AWS Continued…..Deploying applications at scale on Amazon EC2 – Richard Hatherall
An excellent, detailed presentation about running applications on ECS instances. Richard covered scaling “Up and Down” and “Out and In”. “Up/Down” meaning converting live server machines from small to large and back, “Out/In” meaning starting additional instances of identical machines. Richard is more of an advocate for “Out/In” rather than “Up/Down”, as it gives more flexibility with options to scale to thousands of machines if necessary, smaller individual machines are cheaper, and you have options to bid for machines as “spot instances” which is far cheaper. Richard gave a detailed overview of all the moving parts in a multi-machine EC2 environment, including use of CloudWatch Alarms to automate scaling, and useful services built into AWS such as automated health-checks on machines. He had written a small program he hosted on EC2 for the session and members logged onto it to trigger load which we then saw trigger the instantiation of new server instances, followed by their “draining” and “closing”, all without any human action. A multi-machine environment does mean lots of complicated thinking about data-storage, machine-settings and user-settings storage. Richard took us through this as well, reviewing the AWS Relational Data Service (RDS) which allows connection to major third party database platforms or Amazon’s Aurora database, which is equipped to mimic either MySQL or PostgreSQL. There was so much content in Richard’s talk it is more or less impossible to summarize, so I would encourage members who didn’t attend to watch the online video. My main takeaway was that boy AWS offers a lot, it is an absolutely enormous eco-system, very fully featured, but also highly addictive. Once your entire server system is deployed on AWS with all its complex bells and whistles it would be a huge task to replicate its features on an alternative platform. I use AWS, and think it is fantastic, but I am a bit scared by just how complex the eco-system is.
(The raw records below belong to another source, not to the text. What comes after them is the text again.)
==> src/assert_macros.svh <==
// Assertion macros for the scanner RTL; crcjrs_queue uses them.
// Each macro expects signals named clk and arst_n in the module that uses it.
`ifndef ASSERT_MACROS_SVH
`define ASSERT_MACROS_SVH

// Checks a property at every rising edge, quiet while reset is asserted.
`define CHK_PROP(label, prop, msg) \
	label: assert property (@(posedge clk) disable iff (!arst_n) (prop)) else $error(msg);

// Checks that a condition never holds outside reset.
`define CHK_NEVER(label, cond, msg) \
	label: assert property (@(posedge clk) disable iff (!arst_n) !(cond)) else $error(msg);

`endif

==> src/crcjrs_pkg.sv <==
// Shared types, constants and the CRC32C byte step for the journal scanner.
// Used by crcjrs_front, crcjrs_queue and crc_journal_recovery_scanner.
package crcjrs_pkg;

	localparam int unsigned MAX_RECORD_LIMIT_DEF = 32'd1048576;
	localparam int unsigned QUEUE_DEPTH_DEF      = 4;
	localparam logic [31:0] JOURNAL_MAGIC        = 32'h314A4651;
	localparam logic [31:0] HEADER_LEN           = 32'd40;
	localparam logic [21:0] PREFIX_LEN           = 22'd10;
	localparam logic [31:0] CRC_POLY             = 32'h82F63B78;

	typedef enum logic [1:0] {
		CFG_MAX_RECORD  = 2'd0,
		CFG_MAX_IMAGE   = 2'd1,
		CFG_EXP_VERSION = 2'd2
	} cfg_index_t;

	typedef enum logic [1:0] {
		KIND_HEADER  = 2'd0,
		KIND_RECORD  = 2'd1,
		KIND_SUMMARY = 2'd2
	} result_kind_t;

	typedef enum logic [2:0] {
		ST_OK          = 3'd0,
		ST_HDR_SHORT   = 3'd1,
		ST_MAGIC_BAD   = 3'd2,
		ST_VERSION_BAD = 3'd3,
		ST_HDR_CRC_BAD = 3'd4,
		ST_CORRUPT     = 3'd5,
		ST_TOO_LARGE   = 3'd6
	} status_t;

	typedef enum logic [1:0] {
		TAIL_CLEAN = 2'd0,
		TAIL_TORN  = 2'd1,
		TAIL_MID   = 2'd2
	} tail_t;

	typedef enum logic [2:0] {
		PH_HEADER = 3'b001,
		PH_RECORD = 3'b010,
		PH_DONE   = 3'b100
	} phase_t;

	typedef struct packed {
		logic [7:0] data_byte;
		logic       final_byte;
	} in_item_t;

	typedef struct packed {
		logic [1:0]  result_kind;
		logic [15:0] record_kind;
		logic [20:0] record_len;
		logic [31:0] position;
		logic [63:0] boot_high;
		logic [63:0] boot_low;
		logic [63:0] epoch_value;
		logic [2:0]  status;
		logic [31:0] records_seen;
		logic [1:0]  tail_state;
		logic [31:0] torn_bytes;
		logic        last_result;
	} out_item_t;

	// Up to two results leave the front part for one byte.
	typedef struct packed {
		logic      v0;
		logic      v1;
		out_item_t r0;
		out_item_t r1;
	} push_t;

	function automatic logic [31:0] crc32c_byte(input logic [31:0] crc, input logic [7:0] b);
		logic [31:0] c;
		c = crc ^ {24'd0, b};
		for (int k = 0; k < 8; k++) begin
			c = c[0] ? ((c >> 1) ^ CRC_POLY) : (c >> 1);
		end
		return c;
	endfunction

endpackage
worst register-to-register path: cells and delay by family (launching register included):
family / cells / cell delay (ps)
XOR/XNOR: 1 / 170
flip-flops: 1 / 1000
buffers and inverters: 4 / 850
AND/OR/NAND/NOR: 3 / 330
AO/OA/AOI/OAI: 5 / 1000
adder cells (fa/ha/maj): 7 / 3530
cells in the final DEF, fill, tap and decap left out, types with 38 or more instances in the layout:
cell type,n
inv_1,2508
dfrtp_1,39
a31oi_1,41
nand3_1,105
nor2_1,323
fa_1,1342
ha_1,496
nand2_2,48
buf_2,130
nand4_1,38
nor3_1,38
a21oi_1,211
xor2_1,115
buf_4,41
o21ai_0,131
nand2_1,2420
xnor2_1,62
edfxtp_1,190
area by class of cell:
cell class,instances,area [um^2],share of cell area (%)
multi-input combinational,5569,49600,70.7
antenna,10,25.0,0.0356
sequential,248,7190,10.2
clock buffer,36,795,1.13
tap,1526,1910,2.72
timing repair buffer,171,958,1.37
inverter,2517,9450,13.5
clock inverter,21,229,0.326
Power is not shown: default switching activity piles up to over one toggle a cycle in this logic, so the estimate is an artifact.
===== config.mk =====
export PLATFORM = sky130hd
export DESIGN_NAME = jet_front
export DESIGN_NICKNAME = d
export VERILOG_FILES = /design/src/jet_pkg.sv /design/src/jet_front.sv
export SDC_FILE = /design/constraint.sdc
export NUM_CORES = 1
export LEC_CHECK = 0
export BUFFER_PORTS_ARGS = -buffer_cell sky130_fd_sc_hd__buf_2
export CAP_MARGIN = 20
export CORE_ASPECT_RATIO = 1.5
export CORE_MARGIN = 2
export CORE_UTILIZATION = 35
export CTS_CLUSTER_DIAMETER = 80
export CTS_CLUSTER_SIZE = 24
export DETAILED_ROUTE_END_ITERATION = 16
export SETUP_SLACK_MARGIN = 0.05
export SYNTH_ARGS = -nofsm -noshare
export SYNTH_HDL_FRONTEND = slang
export SYNTH_SLANG_ARGS = --single-unit

===== constraint.sdc =====
create_clock -name clk -period 3.6 [get_ports clk]
set_input_delay 0.18 -clock clk [delete_from_list [all_inputs] [get_ports clk]]
set_output_delay 0.18 -clock clk [all_outputs]
set_load 0.03 [all_outputs]
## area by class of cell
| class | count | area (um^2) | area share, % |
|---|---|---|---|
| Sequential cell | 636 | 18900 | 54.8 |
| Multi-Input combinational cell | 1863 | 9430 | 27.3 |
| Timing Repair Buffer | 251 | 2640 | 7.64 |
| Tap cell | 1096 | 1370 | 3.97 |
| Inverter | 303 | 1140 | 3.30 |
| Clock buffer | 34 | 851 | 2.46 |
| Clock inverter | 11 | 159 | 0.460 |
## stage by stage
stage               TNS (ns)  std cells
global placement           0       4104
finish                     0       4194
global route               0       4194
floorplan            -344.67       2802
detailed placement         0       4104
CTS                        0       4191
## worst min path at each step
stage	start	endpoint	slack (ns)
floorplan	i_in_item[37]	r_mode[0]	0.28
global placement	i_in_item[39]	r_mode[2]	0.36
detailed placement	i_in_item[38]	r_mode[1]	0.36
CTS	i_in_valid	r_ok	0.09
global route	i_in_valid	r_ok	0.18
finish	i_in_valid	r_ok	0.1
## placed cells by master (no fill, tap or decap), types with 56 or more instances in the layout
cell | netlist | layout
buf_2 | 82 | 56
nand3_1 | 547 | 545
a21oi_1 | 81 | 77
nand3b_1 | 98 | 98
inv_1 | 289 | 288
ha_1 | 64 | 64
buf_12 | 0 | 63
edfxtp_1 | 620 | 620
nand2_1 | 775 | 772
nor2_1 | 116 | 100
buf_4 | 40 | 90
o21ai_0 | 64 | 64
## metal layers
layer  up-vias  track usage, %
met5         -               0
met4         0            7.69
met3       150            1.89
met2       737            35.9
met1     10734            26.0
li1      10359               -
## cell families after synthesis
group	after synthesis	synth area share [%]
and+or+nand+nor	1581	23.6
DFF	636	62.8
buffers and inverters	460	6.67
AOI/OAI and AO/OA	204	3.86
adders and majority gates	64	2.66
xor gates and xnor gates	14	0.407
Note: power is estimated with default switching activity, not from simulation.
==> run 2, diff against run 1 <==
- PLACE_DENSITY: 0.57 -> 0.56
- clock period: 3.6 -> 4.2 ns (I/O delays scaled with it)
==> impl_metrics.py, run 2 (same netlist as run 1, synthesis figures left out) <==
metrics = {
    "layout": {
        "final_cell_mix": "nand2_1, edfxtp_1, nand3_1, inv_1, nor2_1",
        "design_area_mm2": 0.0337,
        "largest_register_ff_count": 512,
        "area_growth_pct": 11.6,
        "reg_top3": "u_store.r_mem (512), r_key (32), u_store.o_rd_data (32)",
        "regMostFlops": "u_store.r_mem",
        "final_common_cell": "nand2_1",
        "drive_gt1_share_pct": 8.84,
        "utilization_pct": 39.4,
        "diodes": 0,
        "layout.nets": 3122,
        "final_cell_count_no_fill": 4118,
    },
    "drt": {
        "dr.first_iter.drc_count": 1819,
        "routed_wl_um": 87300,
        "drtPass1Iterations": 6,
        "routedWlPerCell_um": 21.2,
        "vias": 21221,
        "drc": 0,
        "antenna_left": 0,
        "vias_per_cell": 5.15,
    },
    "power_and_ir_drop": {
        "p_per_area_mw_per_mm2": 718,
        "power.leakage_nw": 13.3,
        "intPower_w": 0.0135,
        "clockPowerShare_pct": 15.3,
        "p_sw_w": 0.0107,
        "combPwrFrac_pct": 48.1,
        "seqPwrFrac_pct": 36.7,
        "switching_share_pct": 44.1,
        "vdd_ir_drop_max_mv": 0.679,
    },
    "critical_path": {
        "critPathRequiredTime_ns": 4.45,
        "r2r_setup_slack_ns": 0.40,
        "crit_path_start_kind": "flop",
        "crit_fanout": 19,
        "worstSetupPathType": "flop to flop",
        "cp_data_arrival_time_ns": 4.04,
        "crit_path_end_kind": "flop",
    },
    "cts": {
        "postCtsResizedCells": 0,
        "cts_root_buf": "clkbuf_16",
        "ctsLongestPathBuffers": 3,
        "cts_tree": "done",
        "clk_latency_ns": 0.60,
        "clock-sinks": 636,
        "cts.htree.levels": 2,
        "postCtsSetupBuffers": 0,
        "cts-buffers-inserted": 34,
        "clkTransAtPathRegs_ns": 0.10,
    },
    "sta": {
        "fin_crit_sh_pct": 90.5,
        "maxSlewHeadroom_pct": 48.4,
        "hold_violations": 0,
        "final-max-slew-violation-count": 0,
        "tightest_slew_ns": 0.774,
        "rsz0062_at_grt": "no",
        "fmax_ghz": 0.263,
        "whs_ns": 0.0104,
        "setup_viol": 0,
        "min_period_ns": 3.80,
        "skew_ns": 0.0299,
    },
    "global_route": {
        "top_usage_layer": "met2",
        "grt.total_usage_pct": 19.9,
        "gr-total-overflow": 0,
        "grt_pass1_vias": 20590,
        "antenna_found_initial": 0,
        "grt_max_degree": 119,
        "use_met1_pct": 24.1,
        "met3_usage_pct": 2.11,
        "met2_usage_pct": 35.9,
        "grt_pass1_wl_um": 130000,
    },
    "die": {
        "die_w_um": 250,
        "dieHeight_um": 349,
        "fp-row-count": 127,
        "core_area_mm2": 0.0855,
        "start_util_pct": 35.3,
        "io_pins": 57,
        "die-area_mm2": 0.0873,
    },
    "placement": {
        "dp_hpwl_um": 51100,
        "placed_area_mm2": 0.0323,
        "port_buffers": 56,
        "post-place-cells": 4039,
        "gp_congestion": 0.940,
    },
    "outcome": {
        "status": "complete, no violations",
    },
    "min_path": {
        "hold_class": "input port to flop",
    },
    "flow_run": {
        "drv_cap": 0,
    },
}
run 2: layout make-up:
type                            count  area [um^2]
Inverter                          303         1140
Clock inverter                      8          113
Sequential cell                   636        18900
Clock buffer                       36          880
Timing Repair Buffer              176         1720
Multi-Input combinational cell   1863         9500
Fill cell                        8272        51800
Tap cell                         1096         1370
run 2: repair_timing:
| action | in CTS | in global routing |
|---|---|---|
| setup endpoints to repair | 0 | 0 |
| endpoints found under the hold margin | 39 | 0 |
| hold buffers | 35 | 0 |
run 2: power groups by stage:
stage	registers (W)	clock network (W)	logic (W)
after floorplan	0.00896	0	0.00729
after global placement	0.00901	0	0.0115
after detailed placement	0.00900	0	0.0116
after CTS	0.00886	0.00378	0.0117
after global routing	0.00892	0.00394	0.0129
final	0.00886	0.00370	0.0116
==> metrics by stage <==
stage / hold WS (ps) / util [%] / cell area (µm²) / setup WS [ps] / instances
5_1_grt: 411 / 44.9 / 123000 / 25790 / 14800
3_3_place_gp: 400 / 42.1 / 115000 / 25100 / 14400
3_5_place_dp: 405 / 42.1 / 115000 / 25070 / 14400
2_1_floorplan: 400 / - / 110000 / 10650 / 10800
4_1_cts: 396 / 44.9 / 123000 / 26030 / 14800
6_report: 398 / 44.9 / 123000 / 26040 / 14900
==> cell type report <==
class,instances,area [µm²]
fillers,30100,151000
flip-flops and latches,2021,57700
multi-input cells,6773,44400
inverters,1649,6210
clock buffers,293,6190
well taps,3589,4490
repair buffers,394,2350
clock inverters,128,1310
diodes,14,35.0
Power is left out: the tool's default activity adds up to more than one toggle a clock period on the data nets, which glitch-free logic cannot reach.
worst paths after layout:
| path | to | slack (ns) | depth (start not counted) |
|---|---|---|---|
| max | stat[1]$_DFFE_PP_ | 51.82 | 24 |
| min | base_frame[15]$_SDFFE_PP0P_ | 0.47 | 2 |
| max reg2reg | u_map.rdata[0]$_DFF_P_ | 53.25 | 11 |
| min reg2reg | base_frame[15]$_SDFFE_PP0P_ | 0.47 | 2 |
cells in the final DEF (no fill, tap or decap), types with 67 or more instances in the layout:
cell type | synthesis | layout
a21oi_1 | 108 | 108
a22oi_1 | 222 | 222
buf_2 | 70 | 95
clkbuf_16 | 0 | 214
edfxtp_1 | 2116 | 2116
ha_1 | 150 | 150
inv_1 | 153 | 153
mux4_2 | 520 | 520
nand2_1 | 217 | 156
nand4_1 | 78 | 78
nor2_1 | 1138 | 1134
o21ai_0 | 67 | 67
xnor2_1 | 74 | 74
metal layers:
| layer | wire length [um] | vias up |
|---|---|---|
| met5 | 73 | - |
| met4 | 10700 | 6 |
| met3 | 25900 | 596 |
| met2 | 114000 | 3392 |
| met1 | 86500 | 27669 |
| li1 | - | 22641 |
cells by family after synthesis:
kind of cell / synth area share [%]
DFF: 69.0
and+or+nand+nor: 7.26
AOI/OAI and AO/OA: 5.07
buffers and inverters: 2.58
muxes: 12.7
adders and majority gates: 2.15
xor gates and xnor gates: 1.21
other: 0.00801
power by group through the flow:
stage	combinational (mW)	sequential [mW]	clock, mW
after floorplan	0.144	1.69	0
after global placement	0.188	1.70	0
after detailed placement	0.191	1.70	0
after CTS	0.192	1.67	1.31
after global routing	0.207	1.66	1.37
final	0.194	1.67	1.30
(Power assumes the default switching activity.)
[src/design/dadd_fifo.sv]
module dadd_fifo import dadd_pkg::*; #(
  parameter int unsigned DEPTH = QUEUE_DEPTH
) (
  input  logic  clk,
  input  logic  rst_n,
  input  logic  push,
  input  item_t wdata,
  output logic  full,
  input  logic  pop,
  output item_t rdata,
  output logic  empty
);

  localparam int unsigned PTR_W = $clog2(DEPTH);
  localparam int unsigned CNT_W = $clog2(DEPTH + 1);

  item_t              mem_r [DEPTH];
  logic [PTR_W-1:0]   wr_ptr_r, wr_ptr_nxt;
  logic [PTR_W-1:0]   rd_ptr_r, rd_ptr_nxt;
  logic [CNT_W-1:0]   cnt_r, cnt_nxt;

  assign full  = (cnt_r == CNT_W'(DEPTH));
  assign empty = (cnt_r == '0);
  assign rdata = mem_r[rd_ptr_r];

  always_comb begin
    wr_ptr_nxt = push ? wr_ptr_r + PTR_W'(1) : wr_ptr_r;
    rd_ptr_nxt = pop ? rd_ptr_r + PTR_W'(1) : rd_ptr_r;
    cnt_nxt    = cnt_r;
    if (push && !pop) begin
      cnt_nxt = cnt_r + CNT_W'(1);
    end else if (pop && !push) begin
      cnt_nxt = cnt_r - CNT_W'(1);
    end
  end

  always_ff @(posedge clk) begin
    if (!rst_n) begin
      wr_ptr_r <= '0;
      rd_ptr_r <= '0;
      cnt_r    <= '0;
    end else begin
      wr_ptr_r <= wr_ptr_nxt;
      rd_ptr_r <= rd_ptr_nxt;
      cnt_r    <= cnt_nxt;
    end
  end

  always_ff @(posedge clk) begin
    if (push) begin
      mem_r[wr_ptr_r] <= wdata;
    end
  end

endmodule

[src/design/dadd_back.sv]
module dadd_back import dadd_pkg::*; #(
  parameter int unsigned MAX_YEAR = DEF_MAX_YEAR
) (
  input  logic                 clk,
  input  logic                 rst_n,
  input  logic                 q_empty,
  output logic                 q_pop,
  input  item_t                q_data,
  output logic                 out_valid,
  input  logic                 out_stall,
  output logic [YEAR_IN_W-1:0] out_result_year,
  output logic [MONTH_W-1:0]   out_result_month,
  output logic [DAY_W-1:0]     out_result_day,
  output logic [1:0]           out_status
);

  localparam int unsigned YEAR_W = $clog2(MAX_YEAR + 1);

  back_state_t          state_r, state_nxt;
  logic [YEAR_W-1:0]    y_r, y_nxt;
  logic [R100_W-1:0]    r100_r, r100_nxt;
  logic [1:0]           c4_r, c4_nxt;
  logic [DOY_W-1:0]     doy_r, doy_nxt;
  logic [MAG_W_MAX-1:0] rem_r, rem_nxt;
  logic                 neg_r, neg_nxt;
  logic [MONTH_W-1:0]   mon_r, mon_nxt;
  status_t              stat_r, stat_nxt;

  logic                 ov_r, ov_nxt;
  logic [YEAR_IN_W-1:0] oy_r, oy_nxt;
  logic [MONTH_W-1:0]   om_r, om_nxt;
  logic [DAY_W-1:0]     od_r, od_nxt;
  status_t              os_r, os_nxt;

  logic                 leap_h, leap_c, leap_p;
  logic [DOY_W-1:0]     ylast, left;
  logic [YEAR_W-1:0]    y_dec;
  logic [R100_W-1:0]    r100_dec;
  logic [1:0]           c4_dec;
  logic [DAY_W-1:0]     mdays;

  assign out_valid        = ov_r;
  assign out_result_year  = oy_r;
  assign out_result_month = om_r;
  assign out_result_day   = od_r;
  assign out_status       = os_r;

  always_ff @(posedge clk) begin
    if (!rst_n) begin
      state_r <= BK_IDLE;
      ov_r    <= 1'b0;
    end else begin
      state_r <= state_nxt;
      ov_r    <= ov_nxt;
    end
  end

  always_ff @(posedge clk) begin
    y_r    <= y_nxt;
    r100_r <= r100_nxt;
    c4_r   <= c4_nxt;
    doy_r  <= doy_nxt;
    rem_r  <= rem_nxt;
    neg_r  <= neg_nxt;
    mon_r  <= mon_nxt;
    stat_r <= stat_nxt;
    oy_r   <= oy_nxt;
    om_r   <= om_nxt;
    od_r   <= od_nxt;
    os_r   <= os_nxt;
  end

  always_comb begin
    leap_h   = leap_of(q_data.year[1:0], q_data.r100, q_data.c4);
    leap_c   = leap_of(y_r[1:0], r100_r, c4_r);
    ylast    = leap_c ? 9'd365 : 9'd364;
    left     = ylast - doy_r;
    y_dec    = y_r - YEAR_W'(1);
    r100_dec = (r100_r == '0) ? R100_W'(99) : r100_r - R100_W'(1);
    c4_dec   = (r100_r == '0) ? c4_r - 2'd1 : c4_r;
    leap_p   = leap_of(y_dec[1:0], r100_dec, c4_dec);
    mdays    = month_days(mon_r, leap_c);

    state_nxt = state_r;
    y_nxt     = y_r;
    r100_nxt  = r100_r;
    c4_nxt    = c4_r;
    doy_nxt   = doy_r;
    rem_nxt   = rem_r;
    neg_nxt   = neg_r;
    mon_nxt   = mon_r;
    stat_nxt  = stat_r;
    q_pop     = 1'b0;

    ov_nxt = ov_r && out_stall;
    oy_nxt = oy_r;
    om_nxt = om_r;
    od_nxt = od_r;
    os_nxt = os_r;

    case (state_r)
      BK_IDLE: begin
        if (!q_empty) begin
          q_pop    = 1'b1;
          y_nxt    = YEAR_W'(q_data.year);
          r100_nxt = q_data.r100;
          c4_nxt   = q_data.c4;
          neg_nxt  = q_data.neg;
          rem_nxt  = q_data.mag;
          mon_nxt  = 4'd1;
          doy_nxt  = days_before_month(q_data.month, leap_h) + DOY_W'(q_data.day) - 9'd1;
          if (q_data.bad) begin
            stat_nxt  = ST_BAD_START;
            state_nxt = BK_DONE;
          end else begin
            stat_nxt  = ST_OK;
            state_nxt = BK_YEAR;
          end
        end
      end
      BK_YEAR: begin
        if (!neg_r) begin
          if (rem_r <= MAG_W_MAX'(left)) begin
            doy_nxt   = doy_r + DOY_W'(rem_r);
            state_nxt = BK_MONTH;
          end else if (y_r == YEAR_W'(MAX_YEAR)) begin
            stat_nxt  = ST_RANGE;
            state_nxt = BK_DONE;
          end else begin
            rem_nxt  = rem_r - MAG_W_MAX'(left) - MAG_W_MAX'(1);
            doy_nxt  = '0;
            y_nxt    = y_r + YEAR_W'(1);
            r100_nxt = (r100_r == R100_W'(99)) ? '0 : r100_r + R100_W'(1);
            c4_nxt   = (r100_r == R100_W'(99)) ? c4_r + 2'd1 : c4_r;
          end
        end else begin
          if (rem_r <= MAG_W_MAX'(doy_r)) begin
            doy_nxt   = doy_r - DOY_W'(rem_r);
            state_nxt = BK_MONTH;
          end else if (y_r == YEAR_W'(1)) begin
            stat_nxt  = ST_RANGE;
            state_nxt = BK_DONE;
          end else begin
            rem_nxt  = rem_r - MAG_W_MAX'(doy_r) - MAG_W_MAX'(1);
            doy_nxt  = leap_p ? 9'd365 : 9'd364;
            y_nxt    = y_dec;
            r100_nxt = r100_dec;
            c4_nxt   = c4_dec;
          end
        end
      end
      BK_MONTH: begin
        if ((mon_r != 4'd12) && (doy_r >= DOY_W'(mdays))) begin
          doy_nxt = doy_r - DOY_W'(mdays);
          mon_nxt = mon_r + 4'd1;
        end else begin
          state_nxt = BK_DONE;
        end
      end
      BK_DONE: begin
        if (!ov_r || !out_stall) begin
          ov_nxt    = 1'b1;
          os_nxt    = stat_r;
          state_nxt = BK_IDLE;
          if (stat_r == ST_OK) begin
            oy_nxt = YEAR_IN_W'(y_r);
            om_nxt = mon_r;
            od_nxt = DAY_W'(doy_r) + DAY_W'(1);
          end else begin
            oy_nxt = '0;
            om_nxt = '0;
            od_nxt = '0;
          end
        end
      end
      default: begin
        state_nxt = BK_IDLE;
      end
    endcase
  end

endmodule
Computing in Education in Schools – Dr Kevin Bond
Kevin Bond a long-time Computing educationalist, then spoke about Delphi in the UK education system. This was an extremely interesting largely non-code presentation about development of the UK school curriculum around computer science and IT from the 1960s to the present. I had not really taken on the fact that the ICT curriculum in use in the 1980s – 2000’s had virtually no computer science or coding content. Kevin took us through the process that has turned that around. I found the talk interesting, but quite depressing. My main take-aways were how hard he had fought to keep Delphi Pascal on the curriculum as a programming language option, and just how hard schools found it to enable their pupils to work with Delphi. Expense was quoted as a genuine reason for Delphi’s decline in education, which I think is a shocking and painful oversight on the part of Embarcadero and before them Codegear/Borland. He also said things like “all the teachers skilled in Delphi are retiring or dying off” … which made me feel like a proper dinosaur. He also quoted Delphi’s lack of a gaming engine, lack of an online tool where pupils can write and test code, and lack of any built in mechanisms to create web-based programs as making Delphi look and feel horribly old-fashioned when compared to other languages such as Python.
Getting to the bottom of a tiny tear your hair out bug in the IDE – Adam Brett
I then gave a brief nugget showing how adding a Watch to the Delphi IDE can cause a side-effect changing the value of variables in your code. I managed to fit it into 15 minutes, although the simplified code I had knocked together to demo the issue was too horrible for the group, who immediately spotted a whole range of faults in it, which wasn’t really my intention! Fun though.